「増加量」が出てくる一次関数の練習問題(中学2年数学)

「増加量」が出てくる一次関数の練習問題

中学2年の一次関数で出てくる「増加量」は紛らわしい用語のひとつです。
増加量なのに「増えている」とは限らないからです。

 

用語から中学数学のポイントを覚える「増加量」

まずは、次の問題を解いてみてください。

【練習問題】一次関数「y=−3x+5」において、xが4から6まで変化したときのyの増加量を求めよ。

 

解き方としては、単純にxが4のときと6のときのyの値を求めます。

 

x=4のとき
  • y=−3(×4)+5
  • y=−12+5
  • y=−7

 

x=6のとき
  • y=−3(×6)+5
  • y=−18+5
  • y=−13

 

xが4から6まで変化したときのの値は−7から−13に変化しています。

 

 

「−7から−13に」って減ってんじゃん!


と思いますよね。

 

「増加量を求めよ!」との問いなのに減っています。
ワケわからなくなりますよね。

 

ただ、これは「解なし」でも問題文のミスプリでもありません。

 

正負の数を思い出してみる

中学1年の数学で「正負の数」を勉強したことを覚えていますか。
1学期の最初に習う単元です。

 

【正負の数の問題】
「3時間前」を負の数を使って表しなさい。

 

覚えてますか?
答えは「−3時間後」です。

 

日本語としてはヘンな表現方法なのですが、数学ではこれがアリなんです。
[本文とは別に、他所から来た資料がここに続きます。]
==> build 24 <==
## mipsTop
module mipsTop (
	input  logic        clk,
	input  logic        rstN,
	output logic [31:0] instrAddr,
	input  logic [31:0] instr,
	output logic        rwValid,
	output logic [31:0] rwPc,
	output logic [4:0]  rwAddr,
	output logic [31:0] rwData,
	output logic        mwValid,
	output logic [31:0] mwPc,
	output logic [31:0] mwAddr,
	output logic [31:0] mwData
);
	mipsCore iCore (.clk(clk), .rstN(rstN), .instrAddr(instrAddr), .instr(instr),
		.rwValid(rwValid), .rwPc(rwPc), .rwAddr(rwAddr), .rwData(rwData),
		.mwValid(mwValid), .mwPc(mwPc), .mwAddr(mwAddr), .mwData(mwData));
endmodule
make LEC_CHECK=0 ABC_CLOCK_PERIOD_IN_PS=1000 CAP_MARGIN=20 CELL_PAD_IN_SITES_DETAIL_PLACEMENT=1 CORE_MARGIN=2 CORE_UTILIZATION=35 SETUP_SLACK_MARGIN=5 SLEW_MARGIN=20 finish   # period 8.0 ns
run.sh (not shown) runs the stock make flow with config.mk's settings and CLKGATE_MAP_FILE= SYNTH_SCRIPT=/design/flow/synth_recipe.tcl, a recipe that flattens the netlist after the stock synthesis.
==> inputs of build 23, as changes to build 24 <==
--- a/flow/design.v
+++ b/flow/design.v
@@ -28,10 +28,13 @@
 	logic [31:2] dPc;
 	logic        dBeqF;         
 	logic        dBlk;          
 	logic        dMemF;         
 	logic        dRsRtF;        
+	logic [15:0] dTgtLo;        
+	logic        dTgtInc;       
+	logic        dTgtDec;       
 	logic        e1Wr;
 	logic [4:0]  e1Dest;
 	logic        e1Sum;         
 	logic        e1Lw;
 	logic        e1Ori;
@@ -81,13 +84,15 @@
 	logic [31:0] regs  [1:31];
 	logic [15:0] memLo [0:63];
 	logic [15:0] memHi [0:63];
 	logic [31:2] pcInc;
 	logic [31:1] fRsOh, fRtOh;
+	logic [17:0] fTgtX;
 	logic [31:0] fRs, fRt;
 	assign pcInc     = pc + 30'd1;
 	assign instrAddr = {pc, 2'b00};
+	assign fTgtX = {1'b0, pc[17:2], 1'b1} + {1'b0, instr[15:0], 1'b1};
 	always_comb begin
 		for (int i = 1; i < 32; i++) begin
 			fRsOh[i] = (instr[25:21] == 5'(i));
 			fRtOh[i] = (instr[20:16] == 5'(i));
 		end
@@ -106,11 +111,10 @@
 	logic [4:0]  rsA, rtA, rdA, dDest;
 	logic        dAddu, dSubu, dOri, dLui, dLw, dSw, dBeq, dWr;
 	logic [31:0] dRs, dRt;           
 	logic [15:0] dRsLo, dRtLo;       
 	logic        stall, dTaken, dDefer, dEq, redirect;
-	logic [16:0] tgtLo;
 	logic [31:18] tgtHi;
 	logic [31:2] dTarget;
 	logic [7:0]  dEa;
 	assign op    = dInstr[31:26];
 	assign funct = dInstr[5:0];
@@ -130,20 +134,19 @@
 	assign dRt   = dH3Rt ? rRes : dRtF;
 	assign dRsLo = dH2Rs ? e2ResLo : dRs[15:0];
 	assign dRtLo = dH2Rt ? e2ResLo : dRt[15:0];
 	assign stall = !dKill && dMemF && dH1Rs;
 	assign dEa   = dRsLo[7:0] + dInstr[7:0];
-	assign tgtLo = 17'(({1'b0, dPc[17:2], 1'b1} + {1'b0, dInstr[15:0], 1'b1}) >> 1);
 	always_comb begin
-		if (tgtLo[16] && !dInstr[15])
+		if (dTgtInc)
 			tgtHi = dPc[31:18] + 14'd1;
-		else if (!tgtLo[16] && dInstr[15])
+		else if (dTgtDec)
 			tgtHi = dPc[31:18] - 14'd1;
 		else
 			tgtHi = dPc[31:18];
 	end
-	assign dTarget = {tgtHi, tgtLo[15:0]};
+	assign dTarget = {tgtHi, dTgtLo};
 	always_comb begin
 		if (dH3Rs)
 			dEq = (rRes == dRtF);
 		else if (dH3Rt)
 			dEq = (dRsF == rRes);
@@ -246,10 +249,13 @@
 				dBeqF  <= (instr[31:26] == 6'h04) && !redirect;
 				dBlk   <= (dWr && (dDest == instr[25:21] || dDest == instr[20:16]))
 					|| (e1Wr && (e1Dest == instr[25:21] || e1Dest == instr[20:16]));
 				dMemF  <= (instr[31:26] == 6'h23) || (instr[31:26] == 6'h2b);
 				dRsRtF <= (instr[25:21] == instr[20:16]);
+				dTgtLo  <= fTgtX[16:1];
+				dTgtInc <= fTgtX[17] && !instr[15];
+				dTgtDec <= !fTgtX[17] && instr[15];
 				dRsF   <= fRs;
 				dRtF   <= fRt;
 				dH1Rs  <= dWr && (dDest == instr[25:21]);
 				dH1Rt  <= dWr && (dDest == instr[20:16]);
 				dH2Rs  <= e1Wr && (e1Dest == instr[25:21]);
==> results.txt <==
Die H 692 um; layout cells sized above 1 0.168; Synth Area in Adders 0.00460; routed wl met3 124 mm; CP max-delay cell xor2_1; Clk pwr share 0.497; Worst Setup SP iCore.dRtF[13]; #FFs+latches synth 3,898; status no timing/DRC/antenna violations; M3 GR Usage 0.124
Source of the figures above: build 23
This is an optimization exercise on Yosys and OpenROAD, whose aim is a short achievable clock period and few clock cycles per item, not a production implementation. Function was checked by simulation only, so behaviour that the tests miss may differ from the original. The flow treats the clock pin as an ideal source, which a real chip does not have. No activity file was given, so power comes from the tool's default toggle rates.

==> flow/config.mk <==
export PLATFORM = sky130hd
export DESIGN_NAME = superscalar_core
export DESIGN_NICKNAME = superscalar_core
export VERILOG_FILES = /design/flow/design.v
export SDC_FILE = /design/flow/constraint.sdc
export NUM_CORES = 8
export LEC_CHECK = 0
export ABC_CLOCK_PERIOD_IN_PS = 2500
export CAP_MARGIN = 40
export CELL_PAD_IN_SITES_DETAIL_PLACEMENT = 1
export CELL_PAD_IN_SITES_GLOBAL_PLACEMENT = 2
export CORE_MARGIN = 2
export CORE_UTILIZATION = 35
export GPL_ROUTABILITY_DRIVEN = 1
export PLACE_DENSITY = 0.5
export SETUP_SLACK_MARGIN = 3.2
export SLEW_MARGIN = 60
export SYNTH_HIERARCHICAL = 1
export SYNTH_MINIMUM_KEEP_SIZE = 1000
export TNS_END_PERCENT = 10
==> flow/flow/io.tcl <==
# keep the offer valid inputs next to the accept outputs, and put the clock
# pin in the middle of an edge, close to the centre of the clock tree
set_io_pin_constraint -group -order -pin_names {insn_valid_i[0] insn_accept_o[0] insn_valid_i[1] insn_accept_o[1]}
set die [[ord::get_db_block] getDieArea]
set dbu [[ord::get_db_tech] getDbUnitsPerMicron]
set ymid [expr { ([$die yMin] + [$die yMax]) / 2.0 / $dbu }]
set_io_pin_constraint -pin_names {clk} -region "left:[expr { $ymid - 10 }]-[expr { $ymid + 10 }]"
==> flow/standard.sh <==
#!/bin/bash
# synth_recipe.tcl (not shown) runs the flow's synth.tcl, then flattens the netlist and writes it again
# the make line also repeats each setting of config.mk as NAME=value (left out here)
make -C /OpenROAD-flow-scripts/flow DESIGN_CONFIG=/design/flow/config.mk WORK_HOME=/design/flow/orfs CLKGATE_MAP_FILE= SYNTH_SCRIPT=/design/flow/synth_recipe.tcl "${@:-finish}"
==> flow/flow/grt_pre.tcl <==
# Repair antennas at global routing with a margin, so that the detailed
# routes rarely need the (slow) repair-and-reroute loop afterwards.
if { [info commands orfs_repair_antennas_std] == "" } {
  rename repair_antennas orfs_repair_antennas_std
  proc repair_antennas { args } {
    return [orfs_repair_antennas_std {*}$args -ratio_margin 30]
  }
}
==> flow/flow/run.sh <==
#!/bin/bash
# The standard layout with: plain buffers (not delay cells) on the ports,
# sizing not limited to the same footprint, the offer/accept pins placed
# together and the clock pin mid-edge, an extra timing repair pass after
# clock tree synthesis, and antenna repair with a margin at global routing.
set -euo pipefail
F=$(pwd)/flow
bash standard.sh MATCH_CELL_FOOTPRINT=0 \
  "BUFFER_PORTS_ARGS=-buffer_cell sky130_fd_sc_hd__buf_4" \
  PRE_IO_PLACEMENT_TCL=$F/io.tcl POST_CTS_TCL=$F/post_cts.tcl \
  PRE_GLOBAL_ROUTE_TCL=$F/grt_pre.tcl \
  finish > standard_flow.log 2>&1
==> flow/design.v <==
`timescale 1ns/10ps
package cpu_pkg;
    localparam int XLEN = 32;
    localparam int REG_ADDR_W = 5;
    localparam int NUM_REGS = 32;
    localparam int W = 2;
    localparam int QD = 12;
    localparam int RW = 5 * W + 4;
    localparam logic [6:0] OPC_OP = 7'b0110011;
    localparam logic [6:0] OPC_OP_IMM = 7'b0010011;
    localparam int S_ADD = 0;    
    localparam int S_SLT = 1;
    localparam int S_SLL = 2;
    localparam int S_SRL = 3;
    localparam int S_XOR = 4;
    localparam int S_OR  = 5;
    localparam int S_AND = 6;
    localparam int NSEL = 7;
endpackage
Source: an optimization exercise on an open RTL-to-GDS flow (aim: small area, a short achievable clock period and few clock cycles per item). Production flows keep margins and buffers that such runs may drop.
Where RTL was checked, it was by simulation tests only, not by an equivalence proof against the original.
Function not checked in run 2: the RTL went through the layout flow alone.

--- flow/config.mk ---
export PLATFORM = sky130hd
export DESIGN_NAME = booth_radix2_multiplier_core
export DESIGN_NICKNAME = booth_radix2_multiplier_core
export VERILOG_FILES = /design/flow/design.v
export SDC_FILE = /design/flow/constraint.sdc
export NUM_CORES = 4
export LEC_CHECK = 0
export ABC_CLOCK_PERIOD_IN_PS = 3100
export CAP_MARGIN = 20
export CORE_MARGIN = 2
export CORE_UTILIZATION = 40
export CTS_BUF_LIST = sky130_fd_sc_hd__clkbuf_8
export CTS_CLUSTER_DIAMETER = 60
export CTS_CLUSTER_SIZE = 30
export PLACE_DENSITY = 0.6
export SETUP_SLACK_MARGIN = 4.1
export SLEW_MARGIN = 20
export TNS_END_PERCENT = 30
--- flow/constraint.sdc ---
create_clock -name core_clock -period 7.2 [get_ports {clock}]
set_input_delay 1.4400 -clock core_clock [delete_from_list [all_inputs] [get_ports {clock}]]
set_output_delay 1.4400 -clock core_clock [all_outputs]
set_load 0.01 [all_outputs]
正反対のことを符号を変えて表現するのです。

 

「10減少した」を「増加した」にするには符号を変えればいいというわけです。

「−10増加した」=「10減少した」です

 

一次関数の「増加量」にもこの考え方を用います。

 

練習問題の解答

xが4から6まで変化したときのyの値は−7から−13に変化しました。
増加量を求める式は次の通りです。

 

【増加量を求める式】
変化後の値−変化前の値

 

この式に練習問題のyの値をあてはめて計算します。

  • −13−(−7)=−6

 

これがyの増加量です。
答え.−6

 

「−6増加した」というのは「6減少した」と同じ意味です。

 

考えすぎて間違えてしまわないように

「増加量を求めよ」だからマイナスが答えだとオカシイ…なんて考えてしまうのは間違い!日本語と数学での用語の使い方には違いがあります。混同しないように気をつけましょう。